(Beginning of GIVEN DATA)

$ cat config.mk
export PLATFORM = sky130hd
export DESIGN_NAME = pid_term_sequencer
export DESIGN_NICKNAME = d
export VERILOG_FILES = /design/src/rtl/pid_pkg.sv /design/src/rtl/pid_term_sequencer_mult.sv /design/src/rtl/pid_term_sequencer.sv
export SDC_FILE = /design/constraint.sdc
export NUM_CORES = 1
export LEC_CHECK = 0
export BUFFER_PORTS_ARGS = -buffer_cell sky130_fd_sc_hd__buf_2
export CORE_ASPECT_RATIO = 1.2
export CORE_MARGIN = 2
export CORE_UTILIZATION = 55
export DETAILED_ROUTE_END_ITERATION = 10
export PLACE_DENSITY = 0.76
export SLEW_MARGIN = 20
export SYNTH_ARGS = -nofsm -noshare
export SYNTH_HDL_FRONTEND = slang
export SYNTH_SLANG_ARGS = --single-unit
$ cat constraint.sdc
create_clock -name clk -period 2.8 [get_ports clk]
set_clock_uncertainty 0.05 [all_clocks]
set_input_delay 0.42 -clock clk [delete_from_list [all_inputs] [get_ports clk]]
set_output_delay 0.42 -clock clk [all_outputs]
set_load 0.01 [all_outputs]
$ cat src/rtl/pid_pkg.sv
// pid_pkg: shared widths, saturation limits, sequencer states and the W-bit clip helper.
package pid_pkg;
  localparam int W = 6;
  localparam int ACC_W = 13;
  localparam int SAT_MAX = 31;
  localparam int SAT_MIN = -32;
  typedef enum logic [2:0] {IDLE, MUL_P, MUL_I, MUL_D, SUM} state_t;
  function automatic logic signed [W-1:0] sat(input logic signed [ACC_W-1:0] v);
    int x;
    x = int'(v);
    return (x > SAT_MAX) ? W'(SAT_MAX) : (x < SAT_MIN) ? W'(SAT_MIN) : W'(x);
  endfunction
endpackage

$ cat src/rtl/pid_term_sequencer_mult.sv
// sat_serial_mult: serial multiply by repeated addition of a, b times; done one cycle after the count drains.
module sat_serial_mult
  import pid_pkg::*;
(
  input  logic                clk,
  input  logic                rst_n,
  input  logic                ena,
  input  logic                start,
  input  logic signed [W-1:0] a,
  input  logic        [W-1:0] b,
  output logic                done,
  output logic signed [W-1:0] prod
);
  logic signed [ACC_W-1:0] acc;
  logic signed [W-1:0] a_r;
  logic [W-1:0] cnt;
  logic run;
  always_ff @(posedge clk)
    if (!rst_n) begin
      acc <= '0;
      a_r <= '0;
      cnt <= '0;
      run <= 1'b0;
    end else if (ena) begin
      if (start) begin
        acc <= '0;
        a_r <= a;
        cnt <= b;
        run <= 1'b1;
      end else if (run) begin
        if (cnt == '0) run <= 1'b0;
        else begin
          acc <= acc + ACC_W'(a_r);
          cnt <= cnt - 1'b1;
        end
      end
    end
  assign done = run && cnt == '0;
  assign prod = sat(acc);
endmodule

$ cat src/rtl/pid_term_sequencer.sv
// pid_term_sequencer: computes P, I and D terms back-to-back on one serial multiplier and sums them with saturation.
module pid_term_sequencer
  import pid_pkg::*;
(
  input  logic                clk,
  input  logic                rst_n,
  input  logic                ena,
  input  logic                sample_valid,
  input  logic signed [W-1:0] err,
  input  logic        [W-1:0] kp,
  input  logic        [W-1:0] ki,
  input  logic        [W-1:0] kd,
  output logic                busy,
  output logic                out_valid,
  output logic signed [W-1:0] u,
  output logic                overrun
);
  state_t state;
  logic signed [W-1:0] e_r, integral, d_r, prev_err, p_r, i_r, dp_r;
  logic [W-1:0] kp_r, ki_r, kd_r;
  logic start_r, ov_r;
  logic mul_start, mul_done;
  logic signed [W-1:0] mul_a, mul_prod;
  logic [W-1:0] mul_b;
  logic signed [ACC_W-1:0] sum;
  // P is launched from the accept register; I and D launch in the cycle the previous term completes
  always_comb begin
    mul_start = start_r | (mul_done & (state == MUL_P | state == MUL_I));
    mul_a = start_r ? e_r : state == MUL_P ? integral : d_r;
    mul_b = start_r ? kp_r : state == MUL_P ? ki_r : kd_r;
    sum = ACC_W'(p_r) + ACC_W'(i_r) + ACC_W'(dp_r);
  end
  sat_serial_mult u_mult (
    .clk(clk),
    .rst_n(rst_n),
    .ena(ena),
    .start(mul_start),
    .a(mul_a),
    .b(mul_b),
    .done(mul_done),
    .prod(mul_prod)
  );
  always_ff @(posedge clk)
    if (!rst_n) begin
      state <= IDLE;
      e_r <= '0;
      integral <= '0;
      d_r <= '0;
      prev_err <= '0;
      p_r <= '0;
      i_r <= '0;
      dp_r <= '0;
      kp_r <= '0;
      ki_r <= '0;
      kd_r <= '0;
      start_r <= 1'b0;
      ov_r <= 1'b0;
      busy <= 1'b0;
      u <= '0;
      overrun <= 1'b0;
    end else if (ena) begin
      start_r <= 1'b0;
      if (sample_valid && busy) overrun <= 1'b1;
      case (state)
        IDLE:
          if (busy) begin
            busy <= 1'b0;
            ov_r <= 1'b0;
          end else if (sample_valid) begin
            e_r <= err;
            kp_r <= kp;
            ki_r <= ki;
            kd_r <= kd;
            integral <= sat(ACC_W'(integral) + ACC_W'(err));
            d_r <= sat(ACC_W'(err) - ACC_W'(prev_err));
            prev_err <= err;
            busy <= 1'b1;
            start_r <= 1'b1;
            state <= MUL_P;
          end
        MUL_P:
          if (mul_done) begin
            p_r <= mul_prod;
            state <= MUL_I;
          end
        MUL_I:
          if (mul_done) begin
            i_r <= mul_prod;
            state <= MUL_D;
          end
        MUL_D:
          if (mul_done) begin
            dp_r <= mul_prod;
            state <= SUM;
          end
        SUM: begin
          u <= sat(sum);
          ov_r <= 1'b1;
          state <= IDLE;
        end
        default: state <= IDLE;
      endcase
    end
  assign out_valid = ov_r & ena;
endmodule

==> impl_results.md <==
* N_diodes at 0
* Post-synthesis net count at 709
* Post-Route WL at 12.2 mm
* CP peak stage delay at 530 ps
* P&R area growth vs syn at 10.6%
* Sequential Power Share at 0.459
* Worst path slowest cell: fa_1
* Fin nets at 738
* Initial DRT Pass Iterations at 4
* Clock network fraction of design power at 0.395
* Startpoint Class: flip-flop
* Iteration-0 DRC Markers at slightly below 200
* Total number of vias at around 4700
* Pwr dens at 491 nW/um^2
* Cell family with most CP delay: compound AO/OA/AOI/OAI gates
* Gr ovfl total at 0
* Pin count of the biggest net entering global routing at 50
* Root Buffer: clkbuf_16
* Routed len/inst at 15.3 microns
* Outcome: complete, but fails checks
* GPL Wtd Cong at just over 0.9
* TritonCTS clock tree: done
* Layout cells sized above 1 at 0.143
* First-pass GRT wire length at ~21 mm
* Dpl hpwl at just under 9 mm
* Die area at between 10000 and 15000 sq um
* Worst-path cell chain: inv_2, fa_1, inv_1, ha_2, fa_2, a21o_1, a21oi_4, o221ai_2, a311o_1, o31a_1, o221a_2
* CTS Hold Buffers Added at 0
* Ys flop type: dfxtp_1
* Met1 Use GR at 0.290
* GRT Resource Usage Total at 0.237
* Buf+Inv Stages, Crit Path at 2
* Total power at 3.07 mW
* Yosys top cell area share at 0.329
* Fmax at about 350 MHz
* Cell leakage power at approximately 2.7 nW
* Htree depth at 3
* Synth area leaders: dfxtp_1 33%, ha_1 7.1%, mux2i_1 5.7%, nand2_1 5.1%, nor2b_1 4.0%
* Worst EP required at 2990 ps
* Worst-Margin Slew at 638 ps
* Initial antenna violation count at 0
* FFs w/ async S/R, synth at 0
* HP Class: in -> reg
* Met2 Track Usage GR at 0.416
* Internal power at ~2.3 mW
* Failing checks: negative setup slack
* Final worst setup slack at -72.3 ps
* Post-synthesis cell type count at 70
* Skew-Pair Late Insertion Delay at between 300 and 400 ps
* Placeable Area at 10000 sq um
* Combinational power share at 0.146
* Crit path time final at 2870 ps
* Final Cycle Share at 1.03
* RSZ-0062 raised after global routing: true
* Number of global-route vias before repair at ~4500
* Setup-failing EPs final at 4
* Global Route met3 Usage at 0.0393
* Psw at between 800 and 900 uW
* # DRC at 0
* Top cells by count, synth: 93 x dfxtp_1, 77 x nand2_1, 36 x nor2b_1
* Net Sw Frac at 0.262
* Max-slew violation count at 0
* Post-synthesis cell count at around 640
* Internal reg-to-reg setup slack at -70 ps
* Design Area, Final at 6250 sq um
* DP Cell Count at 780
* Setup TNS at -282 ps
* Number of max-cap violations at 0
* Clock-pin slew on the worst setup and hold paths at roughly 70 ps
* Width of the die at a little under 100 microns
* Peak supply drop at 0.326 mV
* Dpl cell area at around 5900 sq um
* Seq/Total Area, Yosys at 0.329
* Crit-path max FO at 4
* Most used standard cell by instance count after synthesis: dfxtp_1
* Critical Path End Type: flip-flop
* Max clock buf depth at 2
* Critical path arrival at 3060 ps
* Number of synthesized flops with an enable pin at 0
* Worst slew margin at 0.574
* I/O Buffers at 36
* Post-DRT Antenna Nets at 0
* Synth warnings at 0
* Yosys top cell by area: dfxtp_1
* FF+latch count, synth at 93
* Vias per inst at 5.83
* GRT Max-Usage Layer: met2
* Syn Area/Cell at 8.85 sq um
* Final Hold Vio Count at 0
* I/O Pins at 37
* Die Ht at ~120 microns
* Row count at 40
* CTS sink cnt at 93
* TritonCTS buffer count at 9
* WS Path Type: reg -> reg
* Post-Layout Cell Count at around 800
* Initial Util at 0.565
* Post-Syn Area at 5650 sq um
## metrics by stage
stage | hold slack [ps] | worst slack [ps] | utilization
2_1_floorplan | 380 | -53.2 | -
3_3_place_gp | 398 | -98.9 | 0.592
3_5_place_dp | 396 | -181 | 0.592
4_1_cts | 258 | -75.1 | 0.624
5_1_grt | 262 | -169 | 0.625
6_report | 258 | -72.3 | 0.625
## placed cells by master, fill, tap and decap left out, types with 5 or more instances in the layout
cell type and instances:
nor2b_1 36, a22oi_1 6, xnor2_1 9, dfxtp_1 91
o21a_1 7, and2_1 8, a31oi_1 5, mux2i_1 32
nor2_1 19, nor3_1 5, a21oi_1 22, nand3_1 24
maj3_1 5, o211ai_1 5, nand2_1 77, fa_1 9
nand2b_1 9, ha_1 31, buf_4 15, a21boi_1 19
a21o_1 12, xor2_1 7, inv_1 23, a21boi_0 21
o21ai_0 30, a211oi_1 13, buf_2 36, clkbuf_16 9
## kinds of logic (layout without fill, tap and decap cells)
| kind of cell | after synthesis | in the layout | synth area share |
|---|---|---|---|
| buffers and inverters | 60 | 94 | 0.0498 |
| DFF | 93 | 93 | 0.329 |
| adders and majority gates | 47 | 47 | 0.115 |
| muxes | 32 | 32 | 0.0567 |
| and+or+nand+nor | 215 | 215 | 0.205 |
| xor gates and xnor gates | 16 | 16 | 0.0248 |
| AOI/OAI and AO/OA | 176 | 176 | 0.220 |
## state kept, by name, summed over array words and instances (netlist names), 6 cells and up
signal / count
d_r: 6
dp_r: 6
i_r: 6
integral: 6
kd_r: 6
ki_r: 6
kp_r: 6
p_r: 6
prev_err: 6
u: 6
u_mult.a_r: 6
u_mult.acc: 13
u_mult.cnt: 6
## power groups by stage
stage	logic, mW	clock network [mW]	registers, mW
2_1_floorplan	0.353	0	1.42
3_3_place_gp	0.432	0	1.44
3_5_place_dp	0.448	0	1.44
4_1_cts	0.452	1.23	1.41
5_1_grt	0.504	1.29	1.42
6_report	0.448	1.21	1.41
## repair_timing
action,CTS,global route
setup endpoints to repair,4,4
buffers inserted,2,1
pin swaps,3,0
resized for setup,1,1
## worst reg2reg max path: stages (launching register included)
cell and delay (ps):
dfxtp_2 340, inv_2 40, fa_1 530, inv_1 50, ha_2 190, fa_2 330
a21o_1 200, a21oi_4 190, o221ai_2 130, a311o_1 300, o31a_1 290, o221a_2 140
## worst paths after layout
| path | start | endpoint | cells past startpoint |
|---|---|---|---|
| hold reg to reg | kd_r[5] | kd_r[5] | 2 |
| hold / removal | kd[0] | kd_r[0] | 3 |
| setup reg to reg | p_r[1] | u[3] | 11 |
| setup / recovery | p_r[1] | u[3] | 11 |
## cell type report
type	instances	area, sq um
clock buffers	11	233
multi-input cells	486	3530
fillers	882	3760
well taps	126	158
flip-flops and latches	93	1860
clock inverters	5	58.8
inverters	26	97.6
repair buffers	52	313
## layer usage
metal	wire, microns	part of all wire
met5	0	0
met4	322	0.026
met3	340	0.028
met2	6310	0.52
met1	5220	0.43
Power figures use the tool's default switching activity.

(End of GIVEN DATA)
(Beginning of GIVEN DATA)

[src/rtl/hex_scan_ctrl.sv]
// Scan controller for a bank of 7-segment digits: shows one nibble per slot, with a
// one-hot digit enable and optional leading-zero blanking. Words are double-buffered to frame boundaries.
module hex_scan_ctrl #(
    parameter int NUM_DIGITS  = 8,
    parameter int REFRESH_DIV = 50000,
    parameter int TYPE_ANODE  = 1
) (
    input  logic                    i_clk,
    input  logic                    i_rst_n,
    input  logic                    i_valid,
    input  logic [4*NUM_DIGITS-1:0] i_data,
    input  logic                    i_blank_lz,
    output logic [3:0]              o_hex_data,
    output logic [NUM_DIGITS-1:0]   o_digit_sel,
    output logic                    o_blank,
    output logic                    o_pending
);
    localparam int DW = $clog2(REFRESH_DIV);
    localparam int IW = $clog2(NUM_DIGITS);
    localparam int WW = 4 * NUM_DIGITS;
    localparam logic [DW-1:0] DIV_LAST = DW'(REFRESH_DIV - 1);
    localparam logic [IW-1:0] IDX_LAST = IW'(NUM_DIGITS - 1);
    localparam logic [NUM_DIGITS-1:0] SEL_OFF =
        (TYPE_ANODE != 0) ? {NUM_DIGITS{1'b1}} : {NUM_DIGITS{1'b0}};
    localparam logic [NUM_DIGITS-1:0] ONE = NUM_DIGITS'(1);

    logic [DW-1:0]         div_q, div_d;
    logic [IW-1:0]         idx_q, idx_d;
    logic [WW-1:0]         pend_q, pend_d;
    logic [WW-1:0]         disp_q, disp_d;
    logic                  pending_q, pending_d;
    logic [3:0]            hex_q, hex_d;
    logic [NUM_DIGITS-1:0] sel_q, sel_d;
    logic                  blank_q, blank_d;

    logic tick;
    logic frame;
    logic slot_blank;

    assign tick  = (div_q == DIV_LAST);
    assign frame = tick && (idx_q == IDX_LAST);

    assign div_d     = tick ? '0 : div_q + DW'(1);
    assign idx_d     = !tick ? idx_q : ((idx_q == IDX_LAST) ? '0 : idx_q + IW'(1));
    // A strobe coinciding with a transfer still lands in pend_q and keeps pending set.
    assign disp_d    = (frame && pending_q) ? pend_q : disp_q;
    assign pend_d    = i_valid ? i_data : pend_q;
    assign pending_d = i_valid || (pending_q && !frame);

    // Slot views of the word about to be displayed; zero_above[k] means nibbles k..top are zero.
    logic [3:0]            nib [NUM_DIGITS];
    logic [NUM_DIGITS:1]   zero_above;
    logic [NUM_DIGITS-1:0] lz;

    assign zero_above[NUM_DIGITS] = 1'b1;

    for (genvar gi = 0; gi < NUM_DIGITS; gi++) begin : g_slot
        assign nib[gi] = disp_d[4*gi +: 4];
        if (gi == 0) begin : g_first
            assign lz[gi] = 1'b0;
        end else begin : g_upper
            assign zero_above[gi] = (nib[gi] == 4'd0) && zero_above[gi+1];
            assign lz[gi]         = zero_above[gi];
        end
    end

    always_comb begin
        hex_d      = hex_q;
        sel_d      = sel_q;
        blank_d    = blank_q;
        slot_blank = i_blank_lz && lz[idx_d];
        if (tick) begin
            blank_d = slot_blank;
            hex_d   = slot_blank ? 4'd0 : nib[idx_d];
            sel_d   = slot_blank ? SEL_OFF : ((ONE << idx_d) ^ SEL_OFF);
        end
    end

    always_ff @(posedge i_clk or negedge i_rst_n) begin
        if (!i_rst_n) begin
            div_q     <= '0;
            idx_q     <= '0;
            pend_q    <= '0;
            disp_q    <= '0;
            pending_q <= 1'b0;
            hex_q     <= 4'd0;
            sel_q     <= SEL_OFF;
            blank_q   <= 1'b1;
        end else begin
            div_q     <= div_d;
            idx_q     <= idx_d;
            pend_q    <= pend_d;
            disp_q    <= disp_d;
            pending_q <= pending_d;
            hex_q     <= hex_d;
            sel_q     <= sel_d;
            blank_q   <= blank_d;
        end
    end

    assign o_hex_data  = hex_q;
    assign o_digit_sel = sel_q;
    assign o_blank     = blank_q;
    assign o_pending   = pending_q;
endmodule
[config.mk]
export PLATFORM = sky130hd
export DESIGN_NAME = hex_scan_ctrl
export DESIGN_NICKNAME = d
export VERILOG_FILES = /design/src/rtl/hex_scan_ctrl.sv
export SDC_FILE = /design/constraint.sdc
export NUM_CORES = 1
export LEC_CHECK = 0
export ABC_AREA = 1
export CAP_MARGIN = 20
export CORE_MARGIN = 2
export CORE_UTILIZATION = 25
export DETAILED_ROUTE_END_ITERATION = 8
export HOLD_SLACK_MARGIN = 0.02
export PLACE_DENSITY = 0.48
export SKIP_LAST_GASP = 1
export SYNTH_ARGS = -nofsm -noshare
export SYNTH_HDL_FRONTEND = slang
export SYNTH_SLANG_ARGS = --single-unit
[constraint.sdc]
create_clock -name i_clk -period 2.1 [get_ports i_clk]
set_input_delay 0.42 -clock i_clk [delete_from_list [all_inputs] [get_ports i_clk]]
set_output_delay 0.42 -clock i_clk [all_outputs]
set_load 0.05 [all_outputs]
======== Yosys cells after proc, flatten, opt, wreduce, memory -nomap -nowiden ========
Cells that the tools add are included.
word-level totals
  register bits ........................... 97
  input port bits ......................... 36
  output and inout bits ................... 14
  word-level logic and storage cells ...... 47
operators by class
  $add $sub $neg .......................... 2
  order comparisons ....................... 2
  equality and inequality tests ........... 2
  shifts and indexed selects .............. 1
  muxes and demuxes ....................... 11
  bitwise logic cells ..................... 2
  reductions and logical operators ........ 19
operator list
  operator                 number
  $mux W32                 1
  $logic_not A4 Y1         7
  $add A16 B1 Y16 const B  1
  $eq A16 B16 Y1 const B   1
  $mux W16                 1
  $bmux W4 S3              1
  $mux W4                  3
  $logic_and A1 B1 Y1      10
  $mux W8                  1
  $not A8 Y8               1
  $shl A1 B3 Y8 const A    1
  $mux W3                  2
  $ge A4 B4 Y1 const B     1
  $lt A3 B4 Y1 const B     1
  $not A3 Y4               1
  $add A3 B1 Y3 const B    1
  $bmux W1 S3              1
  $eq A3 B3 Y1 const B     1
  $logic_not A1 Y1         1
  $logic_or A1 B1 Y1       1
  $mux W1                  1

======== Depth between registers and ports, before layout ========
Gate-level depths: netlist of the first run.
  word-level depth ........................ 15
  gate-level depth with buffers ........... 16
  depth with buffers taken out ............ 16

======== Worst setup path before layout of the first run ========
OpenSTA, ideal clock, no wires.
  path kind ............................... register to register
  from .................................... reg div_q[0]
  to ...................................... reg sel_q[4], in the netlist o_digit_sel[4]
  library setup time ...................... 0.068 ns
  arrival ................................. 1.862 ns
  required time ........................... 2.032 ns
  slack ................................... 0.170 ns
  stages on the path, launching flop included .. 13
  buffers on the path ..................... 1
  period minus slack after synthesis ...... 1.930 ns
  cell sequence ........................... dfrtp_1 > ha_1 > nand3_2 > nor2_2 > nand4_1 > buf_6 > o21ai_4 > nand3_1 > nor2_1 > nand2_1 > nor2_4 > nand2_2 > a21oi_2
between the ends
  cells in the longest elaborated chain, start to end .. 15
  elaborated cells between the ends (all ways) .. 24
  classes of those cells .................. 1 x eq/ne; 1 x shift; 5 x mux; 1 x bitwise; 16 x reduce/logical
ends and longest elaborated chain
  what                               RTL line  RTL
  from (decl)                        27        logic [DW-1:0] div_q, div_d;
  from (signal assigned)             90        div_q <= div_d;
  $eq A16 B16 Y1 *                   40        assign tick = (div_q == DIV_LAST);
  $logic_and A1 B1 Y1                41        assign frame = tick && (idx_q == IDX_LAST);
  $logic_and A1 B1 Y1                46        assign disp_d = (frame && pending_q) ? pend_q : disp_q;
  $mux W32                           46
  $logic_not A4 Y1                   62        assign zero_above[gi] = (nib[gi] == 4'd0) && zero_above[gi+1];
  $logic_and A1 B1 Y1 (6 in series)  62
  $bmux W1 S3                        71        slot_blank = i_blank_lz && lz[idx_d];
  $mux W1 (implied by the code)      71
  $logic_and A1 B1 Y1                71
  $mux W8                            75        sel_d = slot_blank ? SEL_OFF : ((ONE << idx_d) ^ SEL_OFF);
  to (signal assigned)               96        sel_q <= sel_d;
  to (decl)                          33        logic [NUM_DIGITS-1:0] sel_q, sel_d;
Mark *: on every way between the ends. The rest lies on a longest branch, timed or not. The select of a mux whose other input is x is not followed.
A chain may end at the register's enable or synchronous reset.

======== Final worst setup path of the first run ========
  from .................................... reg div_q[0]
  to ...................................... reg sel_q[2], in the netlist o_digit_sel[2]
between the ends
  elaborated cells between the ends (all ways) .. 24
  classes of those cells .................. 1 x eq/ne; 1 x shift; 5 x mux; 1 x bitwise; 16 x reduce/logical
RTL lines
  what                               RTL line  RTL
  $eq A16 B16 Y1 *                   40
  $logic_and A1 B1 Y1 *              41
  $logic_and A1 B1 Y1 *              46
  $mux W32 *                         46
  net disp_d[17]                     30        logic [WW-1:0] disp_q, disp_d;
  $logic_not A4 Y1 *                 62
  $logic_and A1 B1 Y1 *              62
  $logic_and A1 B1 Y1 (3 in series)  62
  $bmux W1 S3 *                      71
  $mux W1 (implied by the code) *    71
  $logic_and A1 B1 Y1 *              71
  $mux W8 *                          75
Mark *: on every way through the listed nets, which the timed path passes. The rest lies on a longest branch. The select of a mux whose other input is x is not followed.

(End of GIVEN DATA)

▶ **WHAT THE TASK ASKS**
Go through the material line by line and state how many lines hold "about", with no other words.

▶ **OUTPUT**
2